• Task brief: Please report how many lines in the records below contain the word "beyond", and give nothing else.

Dataset entries
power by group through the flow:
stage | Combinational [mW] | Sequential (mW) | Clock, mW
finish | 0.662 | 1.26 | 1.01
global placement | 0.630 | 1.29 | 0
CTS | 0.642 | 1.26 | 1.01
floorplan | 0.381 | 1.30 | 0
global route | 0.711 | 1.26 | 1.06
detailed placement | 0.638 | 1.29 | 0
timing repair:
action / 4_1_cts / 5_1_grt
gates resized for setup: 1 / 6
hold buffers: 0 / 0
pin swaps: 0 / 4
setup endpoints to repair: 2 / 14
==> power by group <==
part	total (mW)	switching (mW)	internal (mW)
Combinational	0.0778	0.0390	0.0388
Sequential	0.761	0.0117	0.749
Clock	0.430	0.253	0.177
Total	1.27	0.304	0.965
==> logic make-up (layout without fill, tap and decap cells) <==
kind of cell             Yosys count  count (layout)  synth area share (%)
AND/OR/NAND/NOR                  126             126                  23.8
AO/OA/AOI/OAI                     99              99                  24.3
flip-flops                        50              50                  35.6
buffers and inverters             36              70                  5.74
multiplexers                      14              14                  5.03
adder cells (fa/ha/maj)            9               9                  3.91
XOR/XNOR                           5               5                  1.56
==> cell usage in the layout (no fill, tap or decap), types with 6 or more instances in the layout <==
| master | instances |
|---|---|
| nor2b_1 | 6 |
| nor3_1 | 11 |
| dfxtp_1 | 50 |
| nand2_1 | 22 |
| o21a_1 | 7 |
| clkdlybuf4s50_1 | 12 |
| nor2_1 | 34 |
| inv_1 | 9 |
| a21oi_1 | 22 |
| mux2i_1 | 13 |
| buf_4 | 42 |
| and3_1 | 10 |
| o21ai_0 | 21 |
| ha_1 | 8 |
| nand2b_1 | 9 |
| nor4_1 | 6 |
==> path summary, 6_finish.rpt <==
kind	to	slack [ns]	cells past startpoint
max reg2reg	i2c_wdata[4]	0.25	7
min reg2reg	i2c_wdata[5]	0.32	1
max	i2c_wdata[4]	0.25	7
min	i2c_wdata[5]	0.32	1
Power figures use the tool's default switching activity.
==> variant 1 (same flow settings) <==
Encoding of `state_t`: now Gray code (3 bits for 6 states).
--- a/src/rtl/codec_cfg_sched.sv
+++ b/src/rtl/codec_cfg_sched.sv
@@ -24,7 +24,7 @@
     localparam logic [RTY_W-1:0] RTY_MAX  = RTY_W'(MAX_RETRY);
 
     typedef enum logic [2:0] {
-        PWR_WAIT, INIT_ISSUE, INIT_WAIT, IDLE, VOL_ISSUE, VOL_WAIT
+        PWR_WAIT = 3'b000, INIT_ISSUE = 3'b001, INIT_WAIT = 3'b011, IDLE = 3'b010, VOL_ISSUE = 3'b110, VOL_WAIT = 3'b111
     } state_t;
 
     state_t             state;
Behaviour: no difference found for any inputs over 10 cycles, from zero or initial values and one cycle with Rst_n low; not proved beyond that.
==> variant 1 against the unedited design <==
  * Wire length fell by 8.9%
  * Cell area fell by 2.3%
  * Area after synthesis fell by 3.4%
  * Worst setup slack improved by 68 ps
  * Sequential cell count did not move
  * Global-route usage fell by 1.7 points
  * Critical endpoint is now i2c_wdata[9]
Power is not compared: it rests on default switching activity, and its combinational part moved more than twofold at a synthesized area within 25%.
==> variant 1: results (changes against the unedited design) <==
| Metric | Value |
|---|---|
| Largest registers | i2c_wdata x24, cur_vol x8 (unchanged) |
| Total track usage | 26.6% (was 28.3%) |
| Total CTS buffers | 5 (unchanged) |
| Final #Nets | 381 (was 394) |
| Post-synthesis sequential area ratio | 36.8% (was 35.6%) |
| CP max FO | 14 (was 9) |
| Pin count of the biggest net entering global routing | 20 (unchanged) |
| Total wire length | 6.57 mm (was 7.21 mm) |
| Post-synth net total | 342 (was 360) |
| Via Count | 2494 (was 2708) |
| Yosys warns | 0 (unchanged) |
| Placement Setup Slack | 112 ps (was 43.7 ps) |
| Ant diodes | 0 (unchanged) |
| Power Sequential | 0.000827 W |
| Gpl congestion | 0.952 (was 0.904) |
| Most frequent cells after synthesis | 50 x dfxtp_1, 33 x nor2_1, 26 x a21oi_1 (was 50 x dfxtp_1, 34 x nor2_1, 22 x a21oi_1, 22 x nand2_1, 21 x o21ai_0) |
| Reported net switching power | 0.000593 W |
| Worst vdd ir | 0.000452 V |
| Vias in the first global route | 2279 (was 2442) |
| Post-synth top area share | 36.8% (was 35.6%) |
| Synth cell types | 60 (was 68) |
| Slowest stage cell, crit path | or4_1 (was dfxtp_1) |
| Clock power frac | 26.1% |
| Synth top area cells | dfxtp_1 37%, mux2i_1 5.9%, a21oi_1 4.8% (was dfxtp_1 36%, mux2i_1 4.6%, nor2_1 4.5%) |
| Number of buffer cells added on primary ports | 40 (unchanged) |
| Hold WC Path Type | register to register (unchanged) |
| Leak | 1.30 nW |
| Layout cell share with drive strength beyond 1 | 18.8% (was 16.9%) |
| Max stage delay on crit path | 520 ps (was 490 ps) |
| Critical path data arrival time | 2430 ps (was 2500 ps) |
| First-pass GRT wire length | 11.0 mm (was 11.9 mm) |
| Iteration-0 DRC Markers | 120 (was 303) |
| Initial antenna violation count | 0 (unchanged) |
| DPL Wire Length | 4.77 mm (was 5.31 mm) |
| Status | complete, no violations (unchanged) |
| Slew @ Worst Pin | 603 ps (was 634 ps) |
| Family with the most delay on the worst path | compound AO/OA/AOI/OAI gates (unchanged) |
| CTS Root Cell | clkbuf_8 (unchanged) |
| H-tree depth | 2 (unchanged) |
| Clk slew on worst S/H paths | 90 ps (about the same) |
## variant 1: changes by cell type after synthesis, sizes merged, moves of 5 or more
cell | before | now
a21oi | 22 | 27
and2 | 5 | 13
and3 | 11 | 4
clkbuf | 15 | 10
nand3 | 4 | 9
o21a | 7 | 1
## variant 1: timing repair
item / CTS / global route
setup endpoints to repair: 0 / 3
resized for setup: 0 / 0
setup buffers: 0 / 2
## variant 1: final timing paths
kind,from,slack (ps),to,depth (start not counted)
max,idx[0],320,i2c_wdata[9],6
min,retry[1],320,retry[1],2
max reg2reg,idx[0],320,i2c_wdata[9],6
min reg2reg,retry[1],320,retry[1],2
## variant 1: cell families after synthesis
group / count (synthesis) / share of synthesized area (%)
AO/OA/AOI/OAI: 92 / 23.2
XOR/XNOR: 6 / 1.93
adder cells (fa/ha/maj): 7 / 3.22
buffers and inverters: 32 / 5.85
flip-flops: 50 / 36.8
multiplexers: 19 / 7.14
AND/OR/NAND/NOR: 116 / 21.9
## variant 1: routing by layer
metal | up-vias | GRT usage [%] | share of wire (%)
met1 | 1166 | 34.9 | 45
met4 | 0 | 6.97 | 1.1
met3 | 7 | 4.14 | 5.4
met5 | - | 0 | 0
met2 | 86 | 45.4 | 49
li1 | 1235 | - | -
`src/rtl/req_encoder.sv`:
```
// req_encoder: registered 8-to-3 priority encoder with a valid/ack handshake.
// Requests are captured into sticky pending bits; the lowest-index pending,
// unmasked request is presented as a 3-bit code and held until acknowledged.
module req_encoder (
  input  logic       clk,
  input  logic       rst,
  input  logic [7:0] req,
  input  logic [7:0] mask,
  input  logic       ack,
  output logic [2:0] code,
  output logic       valid,
  output logic [7:0] pending
);

  typedef enum logic {
    IDLE    = 1'b0,
    PRESENT = 1'b1
  } state_t;

  state_t     state_q;
  logic [7:0] pending_q;
  logic [7:0] pending_d;
  logic [2:0] code_q;
  logic       valid_q;

  logic [7:0] eligible;
  logic [7:0] clr;
  logic [7:0] nxt;

  // Lowest set index wins; returns 0 when nothing is set (callers gate on != 0).
  function automatic logic [2:0] enc(input logic [7:0] v);
    logic [2:0] r;
    r = '0;
    for (int unsigned i = 0; i < 8; i++) begin
      if (v[7 - i]) r = 3'(7 - i);
    end
    return r;
  endfunction

  // Eligibility, the acked bit to clear, and the sticky pending update.
  always_comb begin
    eligible  = pending_q & mask;
    clr       = (valid_q && ack) ? (8'b0000_0001 << code_q) : '0;
    nxt       = eligible & ~clr;
    pending_d = (pending_q & ~clr) | req;
  end

  // Handshake FSM with registered code/valid and the pending register.
  always_ff @(posedge clk or posedge rst) begin
    if (rst) begin
      state_q   <= IDLE;
      pending_q <= '0;
      code_q    <= '0;
      valid_q   <= 1'b0;
    end else begin
      pending_q <= pending_d;
      case (state_q)
        IDLE: begin
          if (eligible != '0) begin
            code_q  <= enc(eligible);
            valid_q <= 1'b1;
            state_q <= PRESENT;
          end
        end
        PRESENT: begin
          if (ack) begin
            if (nxt != '0) begin
              code_q <= enc(nxt);
            end else begin
              valid_q <= 1'b0;
              state_q <= IDLE;
            end
          end
        end
        default: begin
          valid_q <= 1'b0;
          state_q <= IDLE;
        end
      endcase
    end
  end

  assign code    = code_q;
  assign valid   = valid_q;
  assign pending = pending_q;

endmodule
```
`config.mk`:
```
export PLATFORM = sky130hd
export DESIGN_NAME = req_encoder
export DESIGN_NICKNAME = d
export VERILOG_FILES = /design/src/rtl/req_encoder.sv
export SDC_FILE = /design/constraint.sdc
export NUM_CORES = 1
export LEC_CHECK = 0
export ABC_AREA = 1
export ABC_CLOCK_PERIOD_IN_PS = 3340
export CAP_MARGIN = 0
export CORE_MARGIN = 1.5
export CORE_UTILIZATION = 45
export CTS_BUF_LIST = sky130_fd_sc_hd__clkbuf_4 sky130_fd_sc_hd__clkbuf_8 sky130_fd_sc_hd__clkbuf_16
export DETAILED_ROUTE_END_ITERATION = 7
export PLACE_DENSITY = 0.81
export SETUP_SLACK_MARGIN = 0.15
export SLEW_MARGIN = 20
export SYNTH_ARGS = -nofsm -noshare
export SYNTH_HDL_FRONTEND = slang
export SYNTH_SLANG_ARGS = --single-unit
```
`constraint.sdc`:
```
create_clock -name clk -period 3.34 [get_ports clk]
set_clock_uncertainty 0.05 [all_clocks]
set_input_delay 0.835 -clock clk [delete_from_list [all_inputs] [get_ports clk]]
set_output_delay 0.835 -clock clk [all_outputs]
set_load 0.1 [all_outputs]
```
### Word-level counts from Yosys, hierarchy flattened

Cells that the tools add are included.

| operators by class | value |
|---|---|
| eq/ne operators | 4 |
| shift operators | 1 |
| muxes and demuxes | 29 |
| bitwise gates (word level) | 6 |
| reduce and logical (&&, ||, !) cells | 5 |

Operators by type and width:

| operator | count |
|---|---|
| 3-bit 2-to-1 mux | 19 |
| 8-bit bitwise AND | 3 |
| 8-bit nonzero test | 2 |
| 8-bit 2-to-1 mux | 1 |
| 8-bit inverter | 1 |
| 8-bit OR | 1 |
| 1-bit by 3-bit << shifter with 8-bit output (first input constant) | 1 |
| 1-bit 2-to-1 mux | 6 |
| 2-bit != test (second input constant) | 3 |
| 3-bit one-hot mux with 2 select lines | 1 |
| 3-bit AND reduction | 2 |
| 1-bit one-hot mux with 2 select lines | 2 |
| 2-bit by 1-bit != test with 1-bit output (second input constant) | 1 |
| 1-bit logical AND | 1 |
| 1-bit inverter | 1 |

| storage, ports and cells | value |
|---|---|
| register bits after elaboration | 13 |
| bits of input ports | 19 |
| output and inout bits | 12 |
| word-level logic and storage cells | 49 |

### Logic depth before layout (Yosys ltp)

| logic depth | value |
|---|---|
| depth in word-level cells | 15 |
| gate-level depth with buffers | 13 |
| mapped depth without buffers | 13 |

### Least setup slack after synthesis

OpenSTA, ideal clock, no wires.

| timing path | value |
|---|---|
| kind | register to register |
| start point | register valid_q (netlist: valid) |
| end point | register code_q[0] (netlist: code[0]) |
| data arrival time | 2018 ps |
| data required time | 3220 ps |
| path slack | 1201 ps |
| cell stages (with the launch flop) | 11 |
| cell sequence | dfrtp_1 > nand2_1 > nor2_2 > nand3_1 > nand2_2 > nand2_1 > nor2_2 > nand2_2 > a21oi_2 > o21ai_0 > nand2_1 |

| between the ends | value |
|---|---|
| word-level cells in the longest chain between the ends | 15 |
| elaborated cells on any way between the ends | 18 |
| classes of those cells | 1 x eq/ne; 12 x mux; 2 x bitwise; 3 x reduce/logical |

RTL lines:

| element | line | RTL |
|---|---|---|
| from (decl) | 24 | `logic valid_q;` |
| from (signal assigned) | 54 | `valid_q <= 1'b0;` |
| from (signal assigned) | 61 | `valid_q <= 1'b1;` |
| from (signal assigned) | 70 | `valid_q <= 1'b0;` |
| 1-bit logical AND (*) | 43 | `clr = (valid_q && ack) ? (8'b0000_0001 << code_q) : '0;` |
| 8-bit 2-to-1 mux (*) | 43 |  |
| 8-bit inverter (*) | 44 | `nxt = eligible & ~clr;` |
| 8-bit bitwise AND (*) | 44 |  |
| 3-bit 2-to-1 mux (8 in series) | 35 | `if (v[7 - i]) r = 3'(7 - i);` |
| 3-bit 2-to-1 mux | 67 | `if (nxt != '0) begin` |
| 3-bit 2-to-1 mux | 66 | `if (ack) begin` |
| 3-bit one-hot mux with 2 select lines | 57 | `case (state_q)` |
| to (signal assigned) | 60 | `code_q <= enc(eligible);` |
| to (signal assigned) | 68 | `code_q <= enc(nxt);` |
| to (decl) | 23 | `logic [2:0] code_q;` |

Every way passes the cells marked *; elsewhere a longest branch is shown, timed or not. The select of a mux whose other input is x is not followed.
A chain may end at the register's enable or synchronous reset.

### Worst setup path in the final report

| timing path | value |
|---|---|
| start point | input port ack |
| end point | register code_q[1] (netlist: code[1]) |

| between the ends | value |
|---|---|
| word-level cells in the longest chain between the ends | 15 |
| elaborated cells on any way between the ends | 19 |
| classes of those cells | 2 x eq/ne; 12 x mux; 2 x bitwise; 3 x reduce/logical |

RTL lines:

| element | line | RTL |
|---|---|---|
| from (decl) | 9 | `input logic ack,` |
| 1-bit logical AND | 43 |  |
| 8-bit 2-to-1 mux | 43 |  |
| 8-bit inverter | 44 |  |
| 8-bit bitwise AND | 44 |  |
| 3-bit 2-to-1 mux (8 in series) | 35 |  |
| 3-bit 2-to-1 mux | 67 |  |
| 3-bit 2-to-1 mux | 66 |  |
| 3-bit one-hot mux with 2 select lines | 57 |  |

Several ways; a longest one is shown, not always the timed one. The select of a mux whose other input is x is not followed.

• Task response: 2